> Exercise data:

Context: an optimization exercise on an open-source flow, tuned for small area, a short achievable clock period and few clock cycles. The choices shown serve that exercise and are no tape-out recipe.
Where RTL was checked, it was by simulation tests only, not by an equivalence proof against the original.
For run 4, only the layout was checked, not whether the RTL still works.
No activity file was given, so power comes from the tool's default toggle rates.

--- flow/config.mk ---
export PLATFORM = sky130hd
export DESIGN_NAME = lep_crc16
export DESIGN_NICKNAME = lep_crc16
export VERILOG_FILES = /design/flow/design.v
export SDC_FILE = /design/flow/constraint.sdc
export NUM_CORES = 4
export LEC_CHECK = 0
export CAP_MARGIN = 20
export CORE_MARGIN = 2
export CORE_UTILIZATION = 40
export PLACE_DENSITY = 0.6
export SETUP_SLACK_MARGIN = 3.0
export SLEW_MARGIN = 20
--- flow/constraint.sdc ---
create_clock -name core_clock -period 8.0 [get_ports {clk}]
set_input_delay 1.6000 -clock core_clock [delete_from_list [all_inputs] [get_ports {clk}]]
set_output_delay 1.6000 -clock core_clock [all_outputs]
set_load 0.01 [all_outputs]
...
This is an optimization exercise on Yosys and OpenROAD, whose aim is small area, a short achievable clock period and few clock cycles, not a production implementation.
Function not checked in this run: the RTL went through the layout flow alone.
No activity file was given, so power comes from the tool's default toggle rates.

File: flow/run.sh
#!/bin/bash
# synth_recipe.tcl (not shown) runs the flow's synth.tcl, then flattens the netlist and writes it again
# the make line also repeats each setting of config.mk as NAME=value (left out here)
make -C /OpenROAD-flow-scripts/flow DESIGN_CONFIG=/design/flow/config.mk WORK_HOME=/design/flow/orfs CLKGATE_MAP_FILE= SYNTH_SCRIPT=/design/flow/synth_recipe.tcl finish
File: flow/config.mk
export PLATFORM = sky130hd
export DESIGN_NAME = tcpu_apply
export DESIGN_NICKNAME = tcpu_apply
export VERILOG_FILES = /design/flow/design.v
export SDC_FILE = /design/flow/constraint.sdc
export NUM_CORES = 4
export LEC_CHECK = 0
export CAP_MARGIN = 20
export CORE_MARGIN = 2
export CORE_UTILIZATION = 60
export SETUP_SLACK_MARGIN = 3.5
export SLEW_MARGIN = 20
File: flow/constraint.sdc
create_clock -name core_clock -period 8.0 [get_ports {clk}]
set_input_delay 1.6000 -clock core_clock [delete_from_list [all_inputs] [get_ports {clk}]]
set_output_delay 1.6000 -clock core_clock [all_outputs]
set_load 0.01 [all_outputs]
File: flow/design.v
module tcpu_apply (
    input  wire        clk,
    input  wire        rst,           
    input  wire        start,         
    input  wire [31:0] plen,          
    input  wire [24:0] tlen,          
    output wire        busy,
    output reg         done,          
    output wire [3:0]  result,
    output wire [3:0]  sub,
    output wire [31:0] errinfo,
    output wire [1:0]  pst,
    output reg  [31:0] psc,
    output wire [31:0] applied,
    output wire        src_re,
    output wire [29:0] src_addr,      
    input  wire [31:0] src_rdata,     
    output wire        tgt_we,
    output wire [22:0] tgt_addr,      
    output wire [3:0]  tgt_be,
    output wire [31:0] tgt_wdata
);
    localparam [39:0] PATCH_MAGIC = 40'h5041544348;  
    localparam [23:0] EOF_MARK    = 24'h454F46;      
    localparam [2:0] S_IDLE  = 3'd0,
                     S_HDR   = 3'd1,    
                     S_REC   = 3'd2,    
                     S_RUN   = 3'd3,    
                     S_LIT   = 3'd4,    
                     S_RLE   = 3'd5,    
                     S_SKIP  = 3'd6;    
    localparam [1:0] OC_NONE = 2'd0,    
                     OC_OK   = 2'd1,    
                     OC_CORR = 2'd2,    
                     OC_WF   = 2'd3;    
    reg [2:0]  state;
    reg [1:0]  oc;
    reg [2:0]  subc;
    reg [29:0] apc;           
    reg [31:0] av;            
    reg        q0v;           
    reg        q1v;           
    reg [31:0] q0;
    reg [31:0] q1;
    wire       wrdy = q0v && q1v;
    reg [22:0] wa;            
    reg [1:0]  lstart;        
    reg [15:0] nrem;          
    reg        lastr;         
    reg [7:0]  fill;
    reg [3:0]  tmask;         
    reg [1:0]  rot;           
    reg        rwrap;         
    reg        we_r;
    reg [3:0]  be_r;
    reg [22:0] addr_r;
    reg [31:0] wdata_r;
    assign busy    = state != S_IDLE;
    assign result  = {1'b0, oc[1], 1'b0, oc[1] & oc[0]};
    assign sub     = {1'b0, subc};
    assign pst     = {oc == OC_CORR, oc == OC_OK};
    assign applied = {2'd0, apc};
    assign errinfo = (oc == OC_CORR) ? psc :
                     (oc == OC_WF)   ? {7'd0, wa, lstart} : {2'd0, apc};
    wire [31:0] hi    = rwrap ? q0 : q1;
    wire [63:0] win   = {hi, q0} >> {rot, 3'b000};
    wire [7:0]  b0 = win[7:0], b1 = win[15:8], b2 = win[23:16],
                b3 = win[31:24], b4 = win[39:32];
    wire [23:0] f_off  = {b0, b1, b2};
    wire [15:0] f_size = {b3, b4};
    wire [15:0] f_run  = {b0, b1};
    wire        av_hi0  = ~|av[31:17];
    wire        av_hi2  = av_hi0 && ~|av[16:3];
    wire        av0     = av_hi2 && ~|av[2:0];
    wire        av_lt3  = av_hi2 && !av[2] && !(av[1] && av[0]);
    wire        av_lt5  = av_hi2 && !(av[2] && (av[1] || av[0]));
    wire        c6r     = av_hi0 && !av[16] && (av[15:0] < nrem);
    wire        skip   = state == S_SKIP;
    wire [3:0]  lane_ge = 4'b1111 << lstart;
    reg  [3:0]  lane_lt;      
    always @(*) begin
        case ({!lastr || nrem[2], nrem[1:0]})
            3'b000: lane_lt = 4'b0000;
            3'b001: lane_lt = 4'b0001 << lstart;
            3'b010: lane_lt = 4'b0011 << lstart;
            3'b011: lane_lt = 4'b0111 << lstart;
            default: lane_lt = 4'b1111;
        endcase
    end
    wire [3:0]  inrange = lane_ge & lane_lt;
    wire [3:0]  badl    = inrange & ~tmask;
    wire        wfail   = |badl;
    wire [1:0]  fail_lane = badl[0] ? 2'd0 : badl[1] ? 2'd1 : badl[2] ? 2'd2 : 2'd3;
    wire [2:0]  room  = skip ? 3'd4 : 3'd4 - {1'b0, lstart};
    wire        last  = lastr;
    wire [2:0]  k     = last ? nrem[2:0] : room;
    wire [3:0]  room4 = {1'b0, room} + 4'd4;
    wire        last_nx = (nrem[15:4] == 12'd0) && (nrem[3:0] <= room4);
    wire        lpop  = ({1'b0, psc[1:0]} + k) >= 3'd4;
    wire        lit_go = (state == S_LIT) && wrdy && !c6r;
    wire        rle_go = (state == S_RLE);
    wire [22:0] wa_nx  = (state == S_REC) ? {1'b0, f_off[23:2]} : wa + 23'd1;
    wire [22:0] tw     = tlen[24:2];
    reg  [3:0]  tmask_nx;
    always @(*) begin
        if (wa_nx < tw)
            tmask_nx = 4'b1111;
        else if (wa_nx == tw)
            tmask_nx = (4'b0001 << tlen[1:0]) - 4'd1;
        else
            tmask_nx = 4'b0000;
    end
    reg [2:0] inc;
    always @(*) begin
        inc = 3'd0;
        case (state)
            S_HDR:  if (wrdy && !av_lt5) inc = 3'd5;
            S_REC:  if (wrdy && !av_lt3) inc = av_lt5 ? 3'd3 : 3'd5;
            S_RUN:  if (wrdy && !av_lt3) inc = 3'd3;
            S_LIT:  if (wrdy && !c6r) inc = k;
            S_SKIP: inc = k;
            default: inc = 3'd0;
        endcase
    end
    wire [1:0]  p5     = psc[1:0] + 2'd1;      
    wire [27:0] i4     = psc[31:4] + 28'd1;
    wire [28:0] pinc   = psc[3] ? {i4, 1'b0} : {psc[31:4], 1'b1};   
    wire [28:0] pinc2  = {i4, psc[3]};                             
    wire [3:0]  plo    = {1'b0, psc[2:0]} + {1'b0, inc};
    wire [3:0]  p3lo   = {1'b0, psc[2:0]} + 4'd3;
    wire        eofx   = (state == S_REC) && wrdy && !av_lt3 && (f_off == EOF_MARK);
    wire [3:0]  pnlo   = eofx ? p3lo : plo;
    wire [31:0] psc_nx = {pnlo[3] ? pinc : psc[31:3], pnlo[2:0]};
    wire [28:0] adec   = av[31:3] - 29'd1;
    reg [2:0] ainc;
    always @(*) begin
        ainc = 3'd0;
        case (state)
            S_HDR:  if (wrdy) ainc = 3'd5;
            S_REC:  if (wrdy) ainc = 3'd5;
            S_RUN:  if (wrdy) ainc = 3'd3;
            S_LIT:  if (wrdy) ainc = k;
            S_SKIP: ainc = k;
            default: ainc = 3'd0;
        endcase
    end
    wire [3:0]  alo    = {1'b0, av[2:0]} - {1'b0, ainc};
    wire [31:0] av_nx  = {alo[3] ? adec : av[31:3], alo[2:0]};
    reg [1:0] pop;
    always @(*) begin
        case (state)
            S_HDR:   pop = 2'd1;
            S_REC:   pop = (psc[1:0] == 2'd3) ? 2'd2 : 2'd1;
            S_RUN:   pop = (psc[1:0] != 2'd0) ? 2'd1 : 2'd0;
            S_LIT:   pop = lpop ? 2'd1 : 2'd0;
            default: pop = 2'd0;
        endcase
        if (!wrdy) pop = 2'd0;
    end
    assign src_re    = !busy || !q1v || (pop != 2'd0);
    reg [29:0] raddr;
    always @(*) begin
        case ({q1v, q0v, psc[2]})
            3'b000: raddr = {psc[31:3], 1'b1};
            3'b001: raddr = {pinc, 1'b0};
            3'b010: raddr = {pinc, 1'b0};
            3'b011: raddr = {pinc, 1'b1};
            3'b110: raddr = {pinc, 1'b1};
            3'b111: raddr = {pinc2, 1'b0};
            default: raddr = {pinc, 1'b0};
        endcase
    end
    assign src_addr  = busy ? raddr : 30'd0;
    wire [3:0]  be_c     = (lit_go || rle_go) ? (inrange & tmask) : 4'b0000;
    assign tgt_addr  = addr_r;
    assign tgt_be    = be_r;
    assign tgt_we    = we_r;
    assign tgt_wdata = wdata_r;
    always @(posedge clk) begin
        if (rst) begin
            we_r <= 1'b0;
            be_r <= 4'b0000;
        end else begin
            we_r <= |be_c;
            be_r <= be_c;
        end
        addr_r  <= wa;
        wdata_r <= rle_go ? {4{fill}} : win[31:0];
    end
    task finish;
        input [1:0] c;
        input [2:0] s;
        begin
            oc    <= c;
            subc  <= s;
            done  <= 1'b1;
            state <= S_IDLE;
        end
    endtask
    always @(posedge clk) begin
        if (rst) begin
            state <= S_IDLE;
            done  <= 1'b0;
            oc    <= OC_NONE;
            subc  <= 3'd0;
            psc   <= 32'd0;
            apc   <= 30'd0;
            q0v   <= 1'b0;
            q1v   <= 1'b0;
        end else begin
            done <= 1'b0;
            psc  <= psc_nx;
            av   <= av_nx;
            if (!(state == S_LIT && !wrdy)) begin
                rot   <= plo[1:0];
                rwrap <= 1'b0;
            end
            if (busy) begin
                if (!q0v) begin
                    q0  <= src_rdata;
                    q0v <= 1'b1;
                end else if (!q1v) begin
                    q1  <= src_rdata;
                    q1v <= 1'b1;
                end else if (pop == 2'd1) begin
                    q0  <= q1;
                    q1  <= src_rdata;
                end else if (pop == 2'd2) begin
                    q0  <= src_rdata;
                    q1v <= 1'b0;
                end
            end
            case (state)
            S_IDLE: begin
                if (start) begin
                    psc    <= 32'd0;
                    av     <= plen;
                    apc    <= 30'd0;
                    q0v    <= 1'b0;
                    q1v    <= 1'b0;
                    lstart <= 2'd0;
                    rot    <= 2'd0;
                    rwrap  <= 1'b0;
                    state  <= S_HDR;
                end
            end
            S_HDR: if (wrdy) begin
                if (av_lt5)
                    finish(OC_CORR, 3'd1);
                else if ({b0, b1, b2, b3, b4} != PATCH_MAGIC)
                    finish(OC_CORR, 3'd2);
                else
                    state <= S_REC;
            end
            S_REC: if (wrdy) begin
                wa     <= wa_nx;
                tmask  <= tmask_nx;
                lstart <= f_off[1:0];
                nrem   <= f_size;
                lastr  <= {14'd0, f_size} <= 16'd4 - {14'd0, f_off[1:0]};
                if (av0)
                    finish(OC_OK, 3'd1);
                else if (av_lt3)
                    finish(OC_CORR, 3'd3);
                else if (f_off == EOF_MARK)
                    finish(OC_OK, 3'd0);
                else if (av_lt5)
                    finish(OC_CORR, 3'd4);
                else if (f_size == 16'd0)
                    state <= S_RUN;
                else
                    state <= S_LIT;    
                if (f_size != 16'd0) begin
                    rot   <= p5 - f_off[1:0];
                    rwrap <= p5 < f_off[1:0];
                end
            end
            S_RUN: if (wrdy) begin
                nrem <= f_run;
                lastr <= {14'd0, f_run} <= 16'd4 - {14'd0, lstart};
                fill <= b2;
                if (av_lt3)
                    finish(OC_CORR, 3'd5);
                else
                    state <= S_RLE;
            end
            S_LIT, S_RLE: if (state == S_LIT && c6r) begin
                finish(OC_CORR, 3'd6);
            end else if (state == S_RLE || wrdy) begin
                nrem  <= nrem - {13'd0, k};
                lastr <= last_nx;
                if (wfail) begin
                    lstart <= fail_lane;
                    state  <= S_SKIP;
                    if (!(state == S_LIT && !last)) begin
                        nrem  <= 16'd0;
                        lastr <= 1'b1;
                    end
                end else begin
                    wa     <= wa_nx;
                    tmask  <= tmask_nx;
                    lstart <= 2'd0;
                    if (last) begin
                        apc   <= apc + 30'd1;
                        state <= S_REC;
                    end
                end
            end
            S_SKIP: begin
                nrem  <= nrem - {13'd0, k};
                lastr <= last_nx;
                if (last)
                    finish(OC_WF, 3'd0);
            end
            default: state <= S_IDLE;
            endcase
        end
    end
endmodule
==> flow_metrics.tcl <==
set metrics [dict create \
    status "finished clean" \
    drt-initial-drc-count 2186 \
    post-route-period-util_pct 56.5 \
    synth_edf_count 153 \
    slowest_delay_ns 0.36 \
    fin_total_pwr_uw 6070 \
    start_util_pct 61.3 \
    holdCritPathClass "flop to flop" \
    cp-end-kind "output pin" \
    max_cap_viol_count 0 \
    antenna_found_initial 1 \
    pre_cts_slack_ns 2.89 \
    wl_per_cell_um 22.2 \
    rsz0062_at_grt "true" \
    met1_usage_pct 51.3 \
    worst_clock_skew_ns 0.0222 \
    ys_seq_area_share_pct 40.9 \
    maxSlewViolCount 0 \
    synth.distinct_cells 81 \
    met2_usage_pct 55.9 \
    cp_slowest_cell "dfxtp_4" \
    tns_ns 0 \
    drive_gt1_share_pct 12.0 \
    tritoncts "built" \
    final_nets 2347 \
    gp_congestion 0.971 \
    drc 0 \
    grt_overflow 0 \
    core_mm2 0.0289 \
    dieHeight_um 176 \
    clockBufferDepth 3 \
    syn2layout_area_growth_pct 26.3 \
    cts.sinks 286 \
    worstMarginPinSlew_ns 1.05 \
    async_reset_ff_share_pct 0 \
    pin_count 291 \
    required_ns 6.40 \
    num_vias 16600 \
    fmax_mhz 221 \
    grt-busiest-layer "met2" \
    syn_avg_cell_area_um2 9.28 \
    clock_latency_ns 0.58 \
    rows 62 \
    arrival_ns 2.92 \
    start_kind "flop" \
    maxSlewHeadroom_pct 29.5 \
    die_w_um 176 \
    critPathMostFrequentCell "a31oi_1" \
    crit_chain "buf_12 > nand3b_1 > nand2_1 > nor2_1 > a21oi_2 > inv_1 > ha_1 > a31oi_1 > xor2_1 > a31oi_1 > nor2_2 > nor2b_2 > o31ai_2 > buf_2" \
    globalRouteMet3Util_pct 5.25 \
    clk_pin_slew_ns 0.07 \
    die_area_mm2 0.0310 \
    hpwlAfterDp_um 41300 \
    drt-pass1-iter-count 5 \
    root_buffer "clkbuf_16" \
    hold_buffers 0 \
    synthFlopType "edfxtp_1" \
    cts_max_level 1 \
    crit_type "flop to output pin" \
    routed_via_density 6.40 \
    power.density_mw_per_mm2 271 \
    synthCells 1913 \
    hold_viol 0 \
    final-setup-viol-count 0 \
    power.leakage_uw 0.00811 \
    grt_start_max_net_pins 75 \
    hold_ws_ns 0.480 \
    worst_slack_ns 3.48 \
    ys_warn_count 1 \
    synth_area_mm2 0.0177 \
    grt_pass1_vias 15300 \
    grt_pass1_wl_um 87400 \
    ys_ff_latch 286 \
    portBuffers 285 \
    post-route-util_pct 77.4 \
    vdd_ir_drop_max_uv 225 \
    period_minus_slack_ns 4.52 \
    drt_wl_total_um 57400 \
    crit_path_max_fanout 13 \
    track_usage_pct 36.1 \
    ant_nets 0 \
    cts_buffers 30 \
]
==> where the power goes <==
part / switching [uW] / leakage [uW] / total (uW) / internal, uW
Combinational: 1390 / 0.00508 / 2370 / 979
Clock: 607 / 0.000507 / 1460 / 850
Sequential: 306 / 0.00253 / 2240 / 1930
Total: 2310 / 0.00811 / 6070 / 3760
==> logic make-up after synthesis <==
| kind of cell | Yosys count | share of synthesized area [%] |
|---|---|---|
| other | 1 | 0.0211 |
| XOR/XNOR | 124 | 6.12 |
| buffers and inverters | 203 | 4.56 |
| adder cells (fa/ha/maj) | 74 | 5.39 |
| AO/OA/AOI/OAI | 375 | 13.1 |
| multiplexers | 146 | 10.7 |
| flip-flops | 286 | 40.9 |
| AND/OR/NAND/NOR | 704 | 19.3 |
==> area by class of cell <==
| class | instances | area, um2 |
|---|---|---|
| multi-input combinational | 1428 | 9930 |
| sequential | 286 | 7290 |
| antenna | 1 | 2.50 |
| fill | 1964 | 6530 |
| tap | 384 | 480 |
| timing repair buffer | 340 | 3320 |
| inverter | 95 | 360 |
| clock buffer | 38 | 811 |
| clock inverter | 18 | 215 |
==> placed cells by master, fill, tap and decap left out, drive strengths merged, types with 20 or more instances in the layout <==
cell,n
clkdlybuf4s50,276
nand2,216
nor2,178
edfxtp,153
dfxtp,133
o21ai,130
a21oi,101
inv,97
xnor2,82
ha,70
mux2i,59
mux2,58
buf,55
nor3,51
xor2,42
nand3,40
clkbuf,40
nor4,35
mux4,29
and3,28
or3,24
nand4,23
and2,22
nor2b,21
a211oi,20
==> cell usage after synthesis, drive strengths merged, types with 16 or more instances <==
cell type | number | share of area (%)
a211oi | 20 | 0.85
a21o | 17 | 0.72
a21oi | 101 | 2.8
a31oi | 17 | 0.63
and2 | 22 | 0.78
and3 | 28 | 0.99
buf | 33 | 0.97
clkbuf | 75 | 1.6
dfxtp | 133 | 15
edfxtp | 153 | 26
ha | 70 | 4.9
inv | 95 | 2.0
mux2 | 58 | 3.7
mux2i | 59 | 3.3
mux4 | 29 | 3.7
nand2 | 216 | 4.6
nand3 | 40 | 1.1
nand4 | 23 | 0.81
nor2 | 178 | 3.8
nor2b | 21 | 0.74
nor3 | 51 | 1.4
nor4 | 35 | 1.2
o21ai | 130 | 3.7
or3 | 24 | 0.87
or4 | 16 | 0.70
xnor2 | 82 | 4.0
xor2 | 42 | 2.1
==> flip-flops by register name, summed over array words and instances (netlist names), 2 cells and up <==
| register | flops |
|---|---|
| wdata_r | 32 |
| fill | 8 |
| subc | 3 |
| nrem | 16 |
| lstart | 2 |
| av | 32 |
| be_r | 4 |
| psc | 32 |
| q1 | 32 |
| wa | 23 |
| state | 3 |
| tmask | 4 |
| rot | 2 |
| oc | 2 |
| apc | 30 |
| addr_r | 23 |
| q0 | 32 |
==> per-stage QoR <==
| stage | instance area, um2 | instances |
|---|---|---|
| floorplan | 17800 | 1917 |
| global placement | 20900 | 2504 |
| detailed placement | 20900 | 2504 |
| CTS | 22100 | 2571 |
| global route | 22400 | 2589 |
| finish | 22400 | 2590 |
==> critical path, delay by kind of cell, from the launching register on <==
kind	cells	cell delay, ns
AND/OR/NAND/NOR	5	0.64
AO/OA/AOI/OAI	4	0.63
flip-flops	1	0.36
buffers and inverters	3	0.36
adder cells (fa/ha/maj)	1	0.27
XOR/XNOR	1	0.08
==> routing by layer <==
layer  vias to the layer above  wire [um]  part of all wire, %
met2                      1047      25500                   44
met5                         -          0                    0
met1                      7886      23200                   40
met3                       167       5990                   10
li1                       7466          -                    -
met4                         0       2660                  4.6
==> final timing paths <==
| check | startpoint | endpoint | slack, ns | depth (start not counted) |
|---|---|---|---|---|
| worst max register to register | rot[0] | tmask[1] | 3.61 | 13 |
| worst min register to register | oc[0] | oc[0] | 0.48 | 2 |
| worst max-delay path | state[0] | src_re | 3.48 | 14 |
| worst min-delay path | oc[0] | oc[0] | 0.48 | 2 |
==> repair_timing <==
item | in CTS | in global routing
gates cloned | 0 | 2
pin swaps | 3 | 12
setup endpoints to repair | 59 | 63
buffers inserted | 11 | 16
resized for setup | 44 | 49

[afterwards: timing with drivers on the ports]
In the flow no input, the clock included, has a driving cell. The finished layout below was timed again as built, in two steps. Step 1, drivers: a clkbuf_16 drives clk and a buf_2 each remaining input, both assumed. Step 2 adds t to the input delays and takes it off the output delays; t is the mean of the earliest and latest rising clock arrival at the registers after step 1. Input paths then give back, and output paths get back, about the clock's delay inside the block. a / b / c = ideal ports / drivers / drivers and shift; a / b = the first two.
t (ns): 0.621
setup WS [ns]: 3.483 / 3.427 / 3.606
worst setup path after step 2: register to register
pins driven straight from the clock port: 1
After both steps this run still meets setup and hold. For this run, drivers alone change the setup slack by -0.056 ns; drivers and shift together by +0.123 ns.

> Task description: Please count the lines in the material above that hold "lastr", and state only the number.

> Response below: 8